SOLUTIONS


Rosette for Search-Based Applications

A search engine plug-in for searching in Japanese, Chinese, Arabic, German or over 20 languages

Rosette's linguistics support search in these languages:
  • Arabic
  • Chinese/Simplified
  • Chinese/Traditional
  • Czech
  • Dutch
  • English
  • French
  • German
  • Greek
  • Hungarian
  • Italian
  • Japanese
  • Korean
  • Farsi/Dari
  • Polish
  • Portuguese
  • Russian
  • Spanish
  • Urdu


The Rosette Language Identifier identifies 55 languages in 39 encodings.



Search-based applications are all about getting a job done, and accurate, comprehensive search is the first step. Rosette Linguistics Platform is the commercially available linguistic technology chosen by enterprise and web search engines such as Google, Yahoo!, and Bing to enable search in many languages.

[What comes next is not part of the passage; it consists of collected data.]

==> flow/design.v <==
`timescale 1ns/100ps
module register #(parameter DATA_WIDTH = 8) (
    input wire clk,
    input wire rst_,   
    input wire en,
    input wire [DATA_WIDTH-1:0] data,
    output reg [DATA_WIDTH-1:0] out
);
always @(posedge clk or negedge rst_) begin
    if (!rst_) begin
        out <= 'b0;   
    end
    else if (en) begin
        out <= data;   
    end
end
endmodule
==> flow/run.sh <==
#!/bin/bash
# OpenROAD 26Q1-2900-gdf79404cd8, Yosys 0.63+post, stock flow scripts
make -C /OpenROAD-flow-scripts/flow DESIGN_CONFIG=/design/flow/config.mk WORK_HOME=/design/flow/orfs finish
==> flow/config.mk <==
export PLATFORM = sky130hd
export DESIGN_NAME = register
export DESIGN_NICKNAME = register
export VERILOG_FILES = /design/flow/design.v
export SDC_FILE = /design/flow/constraint.sdc
export NUM_CORES = 4
export LEC_CHECK = 1
export CORE_AREA = 10 10 70 70
export DIE_AREA = 0 0 80 80
==> flow/constraint.sdc <==
current_design register

set clk_period 1.1
set clk_io_pct 0.2

create_clock -name clk0 -period $clk_period [get_ports {clk}]

set non_clock_inputs [all_inputs -no_clocks]
set_input_delay [expr $clk_period * $clk_io_pct] -clock clk0 $non_clock_inputs
set_output_delay [expr $clk_period * $clk_io_pct] -clock clk0 [all_outputs]
==> CHANGELOG.md <==
### Physical design

- Status: finished, final reports clean
- Die area: between 6000 and 7000 um2
- 1st-iter DRT viols: 5
- Finish-stage setup viols: 0
- Avg Vias per Cell: around 2.6
- Slowest stage delay, CP: 380 ps
- Slew at the pin closest to its max-slew limit: 373 ps
- Dpl cells: 82
- Synthesized area: 332 um2
- Final cell count without fillers: 90
- Largest net degree at the start of global routing: 9
- Rows: 21
- FMAX: 957 MHz
- Synth cell types: 3
- GR peak layer: met1
- HP Class: input pin to asynchronous set/reset pin
- First-pass GRT wire length: 1.49 mm
- Gate Area: 120 um2
- OpenROAD warning count: 28
- Clock transition at path regs: 50 ps
- Detailed Place HPWL: just under 800 um
- Setup_tns: 0 ps
- Syn_area_per_cell: 19.5 um2
- Worst-path cell chain: clkdlybuf4s15_1
- Routed Wire Length: 942 um
- Post-synth seq share: 0.604
- RSZ-0062 raised after global routing: false
- Synth flops: 8
- CP top delay family: flip-flops
- Startpoint types: register
- Global route total overflow: 0
- YS chip area: 332 um2
- CTS tree: yes
- Floorplan core density: 0.0971
- Ant diodes: 0
- Final period utilization: 0.950
- Port bufs: 18
- Share of layout cells above drive strength 1: 0.409
- Main area contributors: dfrtp_1, mux2_4, buf_6
- Final hold slack: 249 ps
- Biggest register: out
- Root buffer cell: clkbuf_4
- Hold_buf cts: 0
- Pins Over Slew Limit: 0
- DRT antenna net count: 0
- Clock buffer depth: 2
- VDD IR max: roughly 0.48 mV
- Type of the worst setup path: register to primary output
- Initial antenna violation count: 0
- Final GP Congestion: 0.746
- Slowest CP cell: dfrtp_1
- Final hold violation count: 0
- Period minus WS final: 1040 ps
- M2 GR Usage: 0.0401
- Die height: 80 um
- Yosys top cell by area: dfrtp_1
- DRC: 0
- Number of global-route vias before repair: around 270
- WP data required: between 800 and 900 ps
- Num CTS Buffers: 3
- Worst Path Arrival: 820 ps
- Post-Synthesis Cells: 17
- Routing usage on met3: 0.0261
- Core footprint: 3420 um2
- Biggest regs: out: 8 flops
- Clock Skews: 0 ps
- Critical path endpoint category: primary output
- WP buf/inv: 1
- DR vias: around 230
- Wire per inst: 10.5 um
- Fillers: 384
- First-pass detailed-route iteration total: 2
- Max-cap viol count: 0
- Largest register FFs: 8
- CP Max Fanout: 2
- Ys cells: 17
- Slew Limit Headroom: 0.750
- Clk sink count: 8
- Yosys Warn Count: 1
- Total power draw: roughly 740 uW
- Met1 usage: 0.0411
- Area grow syn2layout: 94.7%
- Share of the synthesized area in the top cell type: 0.604
- I/O pins: 19
- Total Routing Usage GR: 0.0316
- Power Density: 1150 nW/um2
- Static Leakage: 0.287 nW
- Die width: 80 um
- H-tree Lvls: 1
- Clock latency (worst-skew pair): 250 ps
- FF/Latch Area: 200 um2
layout by cell type, fill, tap and decap left out:
cell type / n
buf_12: 1
clkbuf_4: 3
mux2_4: 8
clkdlybuf4s15_1: 8
buf_4: 6
clkdlybuf4s50_1: 10
dfrtp_1: 8
layout make-up:
cell class              count  area share
well taps                  46      0.0891
flip-flops and latches      8       0.310
multi-input cells           8       0.186
repair buffers             25       0.380
clock buffers               3      0.0349
final timing paths:
path,slack (ps),cells past startpoint,start,to
worst max-delay path,60,1,out[7]$_DFFE_PN0P_,out[7]
min in group clk0,520,1,out[0]$_DFFE_PN0P_,out[0]$_DFFE_PN0P_
worst max register to register,220,2,out[5]$_DFFE_PN0P_,out[5]$_DFFE_PN0P_
max in group asynchronous,580,1,rst_,out[0]$_DFFE_PN0P_
worst min-delay path,250,1,rst_,out[4]$_DFFE_PN0P_
worst min register to register,520,1,out[0]$_DFFE_PN0P_,out[0]$_DFFE_PN0P_
synth_stat cells, drive strengths merged:
cell type  number
dfrtp           8
buf             1
mux2            8
cell families (layout without fill, tap and decap cells):
family | count (synthesis) | in the layout | synth area share
buffers and inverters | 1 | 28 | 0.0340
DFF | 8 | 8 | 0.604
muxes | 8 | 8 | 0.362
report_power, final:
part           internal, mW  switching [mW]
sequential            0.324          0.0159
combinational         0.138          0.0385
clock                 0.125          0.0985
timing repair:
action                     in CTS  in global routing
buffers inserted                5                  0
gates resized                  15                  1
setup endpoints to repair       8                  1
pin swaps                       0                  0
stage by stage:
step	setup slack, ps	instance area (um2)	utilization
3_5_place_dp	-213	586	0.171
2_1_floorplan	338	332	-
5_1_grt	6.41	646	0.189
3_3_place_gp	-205	586	0.171
6_report	55.1	646	0.189
4_1_cts	0.120	644	0.189
per-layer routing:
metal,share of wire,routed length [um]
met2,0.38,357
met3,0.14,129
met1,0.48,455
met4,0,0
met5,0,0
Power and IR drop assume default switching activity.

How Rosette Improves Multilingual Search

Rosette's components are designed for speed and accuracy supporting small and large search indexes.

  • Language Identification — automatically classifies documents by language and encoding as the first step in indexing or querying
  • Segmentation/Tokenization — breaks up input text or queries into words, using built-in linguistic data about each language
  • Lemmatization — generates the dictionary form of a word to make search results more comprehensive, finding occurrences of both "race bike" and "racing bike" -- for example
  • Noun Decompounding — divides compound nouns into sub-compounds for comprehensive search results
  • Part-of-Speech Identification — tags a word’s part-of-speech such as noun, verb, or preposition.

How Rosette Plugs into Search Engines

Rosette is available as a software developer's kit which integrates into the search engine of your choice via a C, C++ or Java API. For users of Lucene and Solr, a free connector integrates Rosette into the TokenFilter.

How Rosette Works

Rosette uses a variety of different algorithms, applying the best approach to the specific requirements of each language. Depending on the language, a combination of lexical data, heuristic rules, and statistical models are implemented to provide the best accuracy and speed for all applications.

We designed Rosette to add language support to search engines, so it has the processing speed demanded by large search engines and also highly accurate language detection for very short query terms.